Isabella Hammad’s wonderful debut novel, The Parisian, opens in 1914, as World War I begins and the Ottoman Empire ends. Midhat Kamal is the contemplative son of a well-to-do clothier who travels from Nablus, an Ottoman-ruled Arab city in Palestine, to France to study medicine at the University of Montpellier. His hosts are the widowed Dr. Molineu and his daughter Jeannette, a beautiful woman about Midhat’s age whose presence preoccupies him. As Midhat immerses himself in the study of the human body and its ailments, the social life of the Molineus, and his budding relationship with Jeannette, a chance encounter with a notebook reveals that his host is intently studying him: Dr. Molineu has invited Midhat to stay, it seems, so that he might formulate theories on “the effect of new language learned by a primitive brain.” 

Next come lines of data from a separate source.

### config.mk
export PLATFORM = sky130hd
export DESIGN_NAME = riscv_dmarb
export DESIGN_NICKNAME = d
export VERILOG_FILES = /design/src/rtl/riscv_dmarb.sv
export SDC_FILE = /design/constraint.sdc
export NUM_CORES = 1
export LEC_CHECK = 0
export CORE_AREA = 2 2 208 210
export DETAILED_ROUTE_END_ITERATION = 12
export DIE_AREA = 0 0 210 212
export PLACE_DENSITY_LB_ADDON = 0.25
export SYNTH_ARGS = -nofsm -noshare
export SYNTH_HDL_FRONTEND = slang
export SYNTH_SLANG_ARGS = --single-unit
### constraint.sdc
create_clock -name i_riscv_dmarb_clk -period 6.8 [get_ports i_riscv_dmarb_clk]
set_clock_uncertainty 0.1 [all_clocks]
set_input_delay 1.7 -clock i_riscv_dmarb_clk [delete_from_list [all_inputs] [get_ports i_riscv_dmarb_clk]]
set_output_delay 1.7 -clock i_riscv_dmarb_clk [all_outputs]
set_load 0.02 [all_outputs]
$ cat src/rtl/seg_scan_if.sv
// seg_scan_if: digit write port and commit strobe for seg_scan_ctrl.
// AW is the digit address width (clog2 of the digit count).
interface seg_scan_if #(
  parameter int AW = 2
);
  logic          wr_valid;
  logic          wr_ready;
  logic [AW-1:0] wr_addr;
  logic [3:0]    wr_data;
  logic          commit;

  modport master (
    output wr_valid,
    output wr_addr,
    output wr_data,
    output commit,
    input  wr_ready
  );

  modport slave (
    input  wr_valid,
    input  wr_addr,
    input  wr_data,
    input  commit,
    output wr_ready
  );
endinterface

$ cat src/rtl/seg_scan_ctrl.sv
// seg_scan_ctrl: time-multiplexed scan controller for a common-cathode
// 7-segment display. Digit values are written into a shadow buffer and
// copied to the active buffer only at a frame boundary after a commit,
// so multi-digit updates never tear. Each digit slot is a blanking gap
// of BLANK_CYC cycles followed by PRESCALE cycles of drive.
// Optional feature macro: SEG_SCAN_HEX_EN (values 10-15 shown as hex
// glyphs; blank when undefined).
module seg_scan_ctrl #(
  parameter int DIGITS    = 4,
  parameter int PRESCALE  = 1000,
  parameter int BLANK_CYC = 16
) (
  input  logic              clk,
  input  logic              rstn,
  input  logic              enable,
  seg_scan_if.slave         wr,
  output logic [6:0]        seg,
  output logic [DIGITS-1:0] dig_sel,
  output logic              frame_done
);

  localparam int IW   = (DIGITS > 1) ? $clog2(DIGITS) : 1;
  localparam int CMAX = (PRESCALE > BLANK_CYC) ? PRESCALE : BLANK_CYC;
  localparam int CW   = (CMAX > 1) ? $clog2(CMAX) : 1;

  localparam logic [CW-1:0] PRE_LAST = CW'(PRESCALE - 1);
  localparam logic [CW-1:0] BLK_LAST = CW'(BLANK_CYC - 1);
  localparam logic [CW-1:0] CNT_ZERO = CW'(0);
  localparam logic [CW-1:0] CNT_ONE  = CW'(1);
  localparam logic [IW-1:0] IDX_LAST = IW'(DIGITS - 1);
  localparam logic [IW-1:0] IDX_ZERO = IW'(0);
  localparam logic [IW-1:0] IDX_ONE  = IW'(1);

  typedef enum logic [1:0] {
    ST_IDLE  = 2'd0,
    ST_BLANK = 2'd1,
    ST_DRIVE = 2'd2
  } state_t;

  // 4-bit value to active-high {g,f,e,d,c,b,a} segment pattern.
  function automatic logic [6:0] seg_decode(input logic [3:0] v);
    case (v)
      4'h0:    seg_decode = 7'b0111111;
      4'h1:    seg_decode = 7'b0000110;
      4'h2:    seg_decode = 7'b1011011;
      4'h3:    seg_decode = 7'b1001111;
      4'h4:    seg_decode = 7'b1100110;
      4'h5:    seg_decode = 7'b1101101;
      4'h6:    seg_decode = 7'b1111101;
      4'h7:    seg_decode = 7'b0000111;
      4'h8:    seg_decode = 7'b1111111;
      4'h9:    seg_decode = 7'b1101111;
`ifdef SEG_SCAN_HEX_EN
      4'hA:    seg_decode = 7'b1110111;
      4'hB:    seg_decode = 7'b1111100;
      4'hC:    seg_decode = 7'b0111001;
      4'hD:    seg_decode = 7'b1011110;
      4'hE:    seg_decode = 7'b1111001;
      4'hF:    seg_decode = 7'b1110001;
`endif
      default: seg_decode = 7'b0000000;
    endcase
  endfunction

  state_t                 state_r, state_nxt_s;
  logic [CW-1:0]          cnt_r, cnt_nxt_s;
  logic [IW-1:0]          idx_r, idx_nxt_s;
  logic                   pending_r;
  logic [DIGITS-1:0][3:0] shadow_r;
  logic [DIGITS-1:0][3:0] active_r;
  logic                   commit_now_s;
  logic                   fd_nxt_s;
  logic                   wr_fire_s;
  logic [3:0]             act_digit_s;
  logic [6:0]             seg_nxt_s;
  logic [DIGITS-1:0]      dig_nxt_s;

  // Writes are only taken while no commit is waiting, so the shadow
  // snapshot cannot change between commit request and frame boundary.
  assign wr.wr_ready = ~pending_r;
  assign wr_fire_s   = wr.wr_valid & ~pending_r;

  // Scan sequencing: next state, slot counter, digit index, boundary events.
  always_comb begin
    state_nxt_s  = state_r;
    cnt_nxt_s    = cnt_r;
    idx_nxt_s    = idx_r;
    fd_nxt_s     = 1'b0;
    commit_now_s = 1'b0;
    if (!enable) begin
      state_nxt_s = ST_IDLE;
      cnt_nxt_s   = CNT_ZERO;
      idx_nxt_s   = IDX_ZERO;
    end else begin
      case (state_r)
        ST_IDLE: begin
          state_nxt_s = ST_BLANK;
          cnt_nxt_s   = CNT_ZERO;
          idx_nxt_s   = IDX_ZERO;
        end
        ST_BLANK: begin
          if (cnt_r == BLK_LAST) begin
            state_nxt_s = ST_DRIVE;
            cnt_nxt_s   = CNT_ZERO;
          end else begin
            cnt_nxt_s = cnt_r + CNT_ONE;
          end
        end
        ST_DRIVE: begin
          if (cnt_r == PRE_LAST) begin
            state_nxt_s = ST_BLANK;
            cnt_nxt_s   = CNT_ZERO;
            if (idx_r == IDX_LAST) begin
              idx_nxt_s    = IDX_ZERO;
              fd_nxt_s     = 1'b1;
              commit_now_s = pending_r;
            end else begin
              idx_nxt_s = idx_r + IDX_ONE;
            end
          end else begin
            cnt_nxt_s = cnt_r + CNT_ONE;
          end
        end
        default: begin
          state_nxt_s = ST_IDLE;
          cnt_nxt_s   = CNT_ZERO;
          idx_nxt_s   = IDX_ZERO;
        end
      endcase
    end
  end

  // Output patterns for the state being entered, so registered outputs
  // line up with the state register.
  always_comb begin
    act_digit_s = 4'h0;
    dig_nxt_s   = '0;
    for (int i = 0; i < DIGITS; i++) begin
      act_digit_s  = act_digit_s | ((idx_nxt_s == IW'(i)) ? active_r[i] : 4'h0);
      dig_nxt_s[i] = (state_nxt_s == ST_DRIVE) && (idx_nxt_s == IW'(i));
    end
    seg_nxt_s = (state_nxt_s == ST_DRIVE) ? seg_decode(act_digit_s) : 7'b0000000;
  end

  // FSM state, counters and registered display outputs.
  always_ff @(posedge clk or negedge rstn) begin
    if (!rstn) begin
      state_r    <= ST_IDLE;
      cnt_r      <= CNT_ZERO;
      idx_r      <= IDX_ZERO;
      seg        <= 7'b0000000;
      dig_sel    <= '0;
      frame_done <= 1'b0;
    end else begin
      state_r    <= state_nxt_s;
      cnt_r      <= cnt_nxt_s;
      idx_r      <= idx_nxt_s;
      seg        <= seg_nxt_s;
      dig_sel    <= dig_nxt_s;
      frame_done <= fd_nxt_s;
    end
  end

  // Shadow writes, commit request flag and frame-boundary copy to active.
  always_ff @(posedge clk or negedge rstn) begin
    if (!rstn) begin
      pending_r <= 1'b0;
      shadow_r  <= '0;
      active_r  <= '0;
    end else begin
      // Out-of-range addresses match no digit and are dropped.
      for (int i = 0; i < DIGITS; i++) begin
        if (wr_fire_s && (wr.wr_addr == IW'(i))) begin
          shadow_r[i] <= wr.wr_data;
        end
      end
      if (commit_now_s) begin
        active_r  <= shadow_r;
        pending_r <= 1'b0;
      end else if (wr.commit && !pending_r) begin
        pending_r <= 1'b1;
      end
    end
  end

endmodule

Outraged, Midhat abruptly leaves Montpellier, and his study of medicine, for Paris, where he studies history and philosophy while discussing Arab independence with a group of Syrian Arabs. These conversations, and the events that form the backdrop of the novel, concern the uncertain fates of nations struggling to define what they are and, crucially, which people belong to them. 

Eventually Midhat returns to Nablus, which the British have occupied in the wake of World War I. There, a misdirected letter derails his romance with Jeannette. Midhat’s father, a distant, authoritarian man preoccupied with his new family in Cairo, forbids his return to France, and Midhat sets about learning the family textile business. He marries Fatima, the daughter of an aristocratic Nablus family—a marriage that begins with the intercession of Midhat’s beloved and ever-present grandmother Um Taher. Midhat meets Fatima via a glance snatched through a keyhole; their first conversation takes place on their wedding day. Fatima had done her own maneuvering to bring about the engagement with Midhat over some other, theoretical groom selected by her family: “Better to ride an ungrounded conviction and make her own choice, than to find herself being thrust by the neck, flung wide over the precipice, and out into the sea,” she thinks.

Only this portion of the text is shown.